*WHAT NEEDS TO BE DONE*: For the data below, restate word for word only the lines from the line containing "synth_edf_count 0 \" through the line containing "crit_path_max_fanout 15 \", both ends included.

*RECORDS SUPPLIED*:
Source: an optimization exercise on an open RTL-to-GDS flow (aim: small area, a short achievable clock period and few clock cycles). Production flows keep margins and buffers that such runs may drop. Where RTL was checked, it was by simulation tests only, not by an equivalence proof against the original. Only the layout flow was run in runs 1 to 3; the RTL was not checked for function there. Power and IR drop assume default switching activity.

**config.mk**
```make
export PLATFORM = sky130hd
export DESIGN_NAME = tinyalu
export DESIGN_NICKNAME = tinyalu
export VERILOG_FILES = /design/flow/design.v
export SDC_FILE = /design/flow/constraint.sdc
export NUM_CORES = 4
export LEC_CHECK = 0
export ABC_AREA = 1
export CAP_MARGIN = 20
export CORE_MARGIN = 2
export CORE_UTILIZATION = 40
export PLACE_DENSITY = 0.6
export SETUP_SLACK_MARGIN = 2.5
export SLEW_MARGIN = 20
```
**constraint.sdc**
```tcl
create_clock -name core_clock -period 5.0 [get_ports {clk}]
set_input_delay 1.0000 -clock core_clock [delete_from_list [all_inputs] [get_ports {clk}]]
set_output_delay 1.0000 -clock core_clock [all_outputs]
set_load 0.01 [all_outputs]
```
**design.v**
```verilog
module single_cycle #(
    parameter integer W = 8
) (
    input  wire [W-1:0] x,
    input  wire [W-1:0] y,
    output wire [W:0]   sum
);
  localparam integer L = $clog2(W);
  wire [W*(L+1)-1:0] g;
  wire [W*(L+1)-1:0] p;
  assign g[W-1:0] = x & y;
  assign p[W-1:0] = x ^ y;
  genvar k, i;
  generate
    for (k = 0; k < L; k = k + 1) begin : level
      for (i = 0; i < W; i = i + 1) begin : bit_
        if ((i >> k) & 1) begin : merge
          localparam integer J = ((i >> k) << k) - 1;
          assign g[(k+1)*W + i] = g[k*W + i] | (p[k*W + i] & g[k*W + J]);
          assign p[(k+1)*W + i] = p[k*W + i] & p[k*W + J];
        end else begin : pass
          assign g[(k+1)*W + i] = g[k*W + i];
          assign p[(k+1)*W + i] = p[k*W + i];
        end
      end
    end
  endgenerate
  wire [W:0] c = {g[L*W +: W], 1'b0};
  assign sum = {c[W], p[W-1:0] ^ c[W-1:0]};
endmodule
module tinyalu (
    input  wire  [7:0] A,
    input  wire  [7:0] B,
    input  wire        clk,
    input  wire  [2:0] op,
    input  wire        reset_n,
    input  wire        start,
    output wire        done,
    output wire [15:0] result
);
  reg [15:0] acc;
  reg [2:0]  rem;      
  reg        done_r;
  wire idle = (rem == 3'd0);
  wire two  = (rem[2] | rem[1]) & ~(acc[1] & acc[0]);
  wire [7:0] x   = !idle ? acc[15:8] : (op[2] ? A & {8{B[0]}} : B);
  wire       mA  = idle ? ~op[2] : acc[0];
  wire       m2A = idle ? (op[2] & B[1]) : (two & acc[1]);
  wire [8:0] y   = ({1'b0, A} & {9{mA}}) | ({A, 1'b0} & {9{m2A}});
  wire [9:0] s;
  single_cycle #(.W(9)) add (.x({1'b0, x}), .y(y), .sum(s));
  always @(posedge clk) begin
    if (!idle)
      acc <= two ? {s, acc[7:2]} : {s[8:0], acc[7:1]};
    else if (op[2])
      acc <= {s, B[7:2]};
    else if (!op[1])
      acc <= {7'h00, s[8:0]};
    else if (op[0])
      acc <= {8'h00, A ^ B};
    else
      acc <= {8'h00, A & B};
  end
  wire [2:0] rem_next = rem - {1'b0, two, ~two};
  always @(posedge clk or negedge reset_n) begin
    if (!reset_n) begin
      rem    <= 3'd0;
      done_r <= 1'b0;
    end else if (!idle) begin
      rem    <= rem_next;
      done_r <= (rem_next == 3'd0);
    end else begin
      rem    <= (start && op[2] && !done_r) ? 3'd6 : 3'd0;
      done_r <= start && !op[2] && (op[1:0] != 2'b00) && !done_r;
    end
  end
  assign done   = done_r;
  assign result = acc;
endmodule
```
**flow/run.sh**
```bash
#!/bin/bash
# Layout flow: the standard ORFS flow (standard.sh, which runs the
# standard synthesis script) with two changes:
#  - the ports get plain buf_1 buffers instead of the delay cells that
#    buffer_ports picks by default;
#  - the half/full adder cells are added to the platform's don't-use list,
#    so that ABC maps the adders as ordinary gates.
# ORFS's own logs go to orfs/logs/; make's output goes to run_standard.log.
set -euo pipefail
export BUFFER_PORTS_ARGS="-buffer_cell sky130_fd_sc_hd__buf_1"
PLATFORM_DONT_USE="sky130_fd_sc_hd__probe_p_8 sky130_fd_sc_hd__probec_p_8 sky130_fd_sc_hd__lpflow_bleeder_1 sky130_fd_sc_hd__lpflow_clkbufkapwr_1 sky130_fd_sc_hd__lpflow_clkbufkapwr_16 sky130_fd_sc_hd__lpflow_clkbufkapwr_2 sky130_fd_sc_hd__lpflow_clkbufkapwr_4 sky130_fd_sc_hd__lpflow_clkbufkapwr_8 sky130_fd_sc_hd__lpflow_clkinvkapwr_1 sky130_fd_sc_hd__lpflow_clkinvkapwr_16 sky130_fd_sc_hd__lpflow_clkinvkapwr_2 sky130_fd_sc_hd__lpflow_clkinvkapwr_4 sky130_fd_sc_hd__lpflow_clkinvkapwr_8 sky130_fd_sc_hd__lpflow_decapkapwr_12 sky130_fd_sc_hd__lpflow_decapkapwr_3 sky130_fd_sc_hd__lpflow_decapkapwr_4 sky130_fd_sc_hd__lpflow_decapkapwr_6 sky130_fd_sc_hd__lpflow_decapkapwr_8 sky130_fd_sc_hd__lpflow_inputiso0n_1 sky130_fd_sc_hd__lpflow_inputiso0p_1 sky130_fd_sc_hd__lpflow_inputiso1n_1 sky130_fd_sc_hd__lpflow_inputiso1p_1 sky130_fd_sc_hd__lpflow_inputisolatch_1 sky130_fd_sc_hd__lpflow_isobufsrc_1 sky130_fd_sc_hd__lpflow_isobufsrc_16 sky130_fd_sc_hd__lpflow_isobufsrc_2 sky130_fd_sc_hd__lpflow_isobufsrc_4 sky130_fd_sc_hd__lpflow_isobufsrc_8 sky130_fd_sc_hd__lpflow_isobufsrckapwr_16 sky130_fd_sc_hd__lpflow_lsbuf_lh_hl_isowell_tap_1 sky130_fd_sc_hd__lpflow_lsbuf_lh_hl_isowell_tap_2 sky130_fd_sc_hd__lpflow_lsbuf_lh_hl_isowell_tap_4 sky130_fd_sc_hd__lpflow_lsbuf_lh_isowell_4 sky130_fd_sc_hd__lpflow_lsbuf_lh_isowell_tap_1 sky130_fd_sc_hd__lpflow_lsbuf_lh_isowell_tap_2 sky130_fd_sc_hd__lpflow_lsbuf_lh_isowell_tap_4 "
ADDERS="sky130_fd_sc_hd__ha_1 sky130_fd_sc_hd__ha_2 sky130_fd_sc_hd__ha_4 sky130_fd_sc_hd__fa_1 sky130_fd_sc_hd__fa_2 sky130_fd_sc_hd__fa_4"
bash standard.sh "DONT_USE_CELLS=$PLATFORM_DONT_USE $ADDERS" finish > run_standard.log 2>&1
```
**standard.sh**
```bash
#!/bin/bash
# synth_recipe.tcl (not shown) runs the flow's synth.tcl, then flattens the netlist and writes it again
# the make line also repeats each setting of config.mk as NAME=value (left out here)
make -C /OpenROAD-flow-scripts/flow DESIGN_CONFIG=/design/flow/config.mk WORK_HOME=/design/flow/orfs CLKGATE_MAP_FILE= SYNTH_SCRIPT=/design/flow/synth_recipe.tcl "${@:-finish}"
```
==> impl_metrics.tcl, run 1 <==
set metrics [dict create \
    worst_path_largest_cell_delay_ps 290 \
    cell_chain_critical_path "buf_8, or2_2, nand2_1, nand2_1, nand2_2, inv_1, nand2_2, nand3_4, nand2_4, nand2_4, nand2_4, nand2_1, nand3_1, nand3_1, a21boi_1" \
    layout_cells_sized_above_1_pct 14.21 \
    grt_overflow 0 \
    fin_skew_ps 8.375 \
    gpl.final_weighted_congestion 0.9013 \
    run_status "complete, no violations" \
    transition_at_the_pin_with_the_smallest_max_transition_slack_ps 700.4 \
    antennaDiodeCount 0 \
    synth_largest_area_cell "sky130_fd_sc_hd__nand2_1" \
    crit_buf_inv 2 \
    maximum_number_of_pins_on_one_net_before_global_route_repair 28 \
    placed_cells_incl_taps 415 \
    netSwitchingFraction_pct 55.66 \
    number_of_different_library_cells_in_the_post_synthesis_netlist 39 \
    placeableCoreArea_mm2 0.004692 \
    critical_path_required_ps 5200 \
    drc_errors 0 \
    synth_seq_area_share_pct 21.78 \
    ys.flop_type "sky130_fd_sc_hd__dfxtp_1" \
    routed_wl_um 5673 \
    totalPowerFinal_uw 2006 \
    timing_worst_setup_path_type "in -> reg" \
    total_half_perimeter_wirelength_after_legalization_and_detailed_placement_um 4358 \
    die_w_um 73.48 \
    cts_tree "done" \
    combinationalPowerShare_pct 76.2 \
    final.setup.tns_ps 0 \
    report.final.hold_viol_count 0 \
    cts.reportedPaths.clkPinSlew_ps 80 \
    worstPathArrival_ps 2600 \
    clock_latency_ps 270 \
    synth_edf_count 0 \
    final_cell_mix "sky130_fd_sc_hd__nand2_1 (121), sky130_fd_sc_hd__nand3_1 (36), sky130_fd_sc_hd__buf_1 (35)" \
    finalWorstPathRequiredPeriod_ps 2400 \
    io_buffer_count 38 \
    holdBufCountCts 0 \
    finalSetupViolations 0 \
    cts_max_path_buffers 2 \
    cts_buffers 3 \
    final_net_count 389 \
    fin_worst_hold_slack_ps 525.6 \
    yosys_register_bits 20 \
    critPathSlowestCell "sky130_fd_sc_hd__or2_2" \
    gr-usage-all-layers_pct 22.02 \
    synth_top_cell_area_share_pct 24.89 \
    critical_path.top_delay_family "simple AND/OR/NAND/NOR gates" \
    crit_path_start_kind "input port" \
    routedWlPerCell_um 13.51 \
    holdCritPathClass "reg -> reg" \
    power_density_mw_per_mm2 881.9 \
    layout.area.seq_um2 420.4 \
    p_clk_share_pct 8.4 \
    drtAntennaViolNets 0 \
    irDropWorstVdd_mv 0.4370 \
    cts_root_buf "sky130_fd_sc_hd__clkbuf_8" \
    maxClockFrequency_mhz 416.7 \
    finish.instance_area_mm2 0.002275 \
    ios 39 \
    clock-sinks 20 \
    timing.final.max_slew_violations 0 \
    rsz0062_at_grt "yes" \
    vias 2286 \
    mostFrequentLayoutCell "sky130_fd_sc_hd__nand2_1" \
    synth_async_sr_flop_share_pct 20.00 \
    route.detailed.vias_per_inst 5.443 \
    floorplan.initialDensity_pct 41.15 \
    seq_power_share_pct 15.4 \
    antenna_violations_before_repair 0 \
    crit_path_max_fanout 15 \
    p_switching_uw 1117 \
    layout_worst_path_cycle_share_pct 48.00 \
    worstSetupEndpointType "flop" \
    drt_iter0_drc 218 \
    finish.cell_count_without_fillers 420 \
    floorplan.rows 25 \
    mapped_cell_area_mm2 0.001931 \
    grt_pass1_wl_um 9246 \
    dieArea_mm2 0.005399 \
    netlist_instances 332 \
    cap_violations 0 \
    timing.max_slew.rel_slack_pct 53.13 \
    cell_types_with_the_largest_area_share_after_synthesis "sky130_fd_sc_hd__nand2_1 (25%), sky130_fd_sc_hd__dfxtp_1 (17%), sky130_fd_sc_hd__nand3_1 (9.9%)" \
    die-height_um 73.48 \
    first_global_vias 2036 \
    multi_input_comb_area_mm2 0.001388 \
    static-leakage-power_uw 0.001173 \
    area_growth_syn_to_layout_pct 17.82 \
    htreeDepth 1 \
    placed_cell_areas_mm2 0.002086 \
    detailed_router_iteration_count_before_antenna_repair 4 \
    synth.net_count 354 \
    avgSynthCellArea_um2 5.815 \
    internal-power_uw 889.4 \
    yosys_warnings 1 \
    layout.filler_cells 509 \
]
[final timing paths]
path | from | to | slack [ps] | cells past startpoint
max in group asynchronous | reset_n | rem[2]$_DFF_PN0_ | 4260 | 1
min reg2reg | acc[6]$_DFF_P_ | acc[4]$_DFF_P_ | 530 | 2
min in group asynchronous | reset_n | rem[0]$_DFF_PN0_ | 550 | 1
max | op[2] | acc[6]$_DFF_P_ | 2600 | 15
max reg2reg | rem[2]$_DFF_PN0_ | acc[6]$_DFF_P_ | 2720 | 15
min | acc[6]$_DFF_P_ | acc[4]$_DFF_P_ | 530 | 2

*EXERCISE ANSWER*:
    synth_edf_count 0 \
    final_cell_mix "sky130_fd_sc_hd__nand2_1 (121), sky130_fd_sc_hd__nand3_1 (36), sky130_fd_sc_hd__buf_1 (35)" \
    finalWorstPathRequiredPeriod_ps 2400 \
    io_buffer_count 38 \
    holdBufCountCts 0 \
    finalSetupViolations 0 \
    cts_max_path_buffers 2 \
    cts_buffers 3 \
    final_net_count 389 \
    fin_worst_hold_slack_ps 525.6 \
    yosys_register_bits 20 \
    critPathSlowestCell "sky130_fd_sc_hd__or2_2" \
    gr-usage-all-layers_pct 22.02 \
    synth_top_cell_area_share_pct 24.89 \
    critical_path.top_delay_family "simple AND/OR/NAND/NOR gates" \
    crit_path_start_kind "input port" \
    routedWlPerCell_um 13.51 \
    holdCritPathClass "reg -> reg" \
    power_density_mw_per_mm2 881.9 \
    layout.area.seq_um2 420.4 \
    p_clk_share_pct 8.4 \
    drtAntennaViolNets 0 \
    irDropWorstVdd_mv 0.4370 \
    cts_root_buf "sky130_fd_sc_hd__clkbuf_8" \
    maxClockFrequency_mhz 416.7 \
    finish.instance_area_mm2 0.002275 \
    ios 39 \
    clock-sinks 20 \
    timing.final.max_slew_violations 0 \
    rsz0062_at_grt "yes" \
    vias 2286 \
    mostFrequentLayoutCell "sky130_fd_sc_hd__nand2_1" \
    synth_async_sr_flop_share_pct 20.00 \
    route.detailed.vias_per_inst 5.443 \
    floorplan.initialDensity_pct 41.15 \
    seq_power_share_pct 15.4 \
    antenna_violations_before_repair 0 \
    crit_path_max_fanout 15 \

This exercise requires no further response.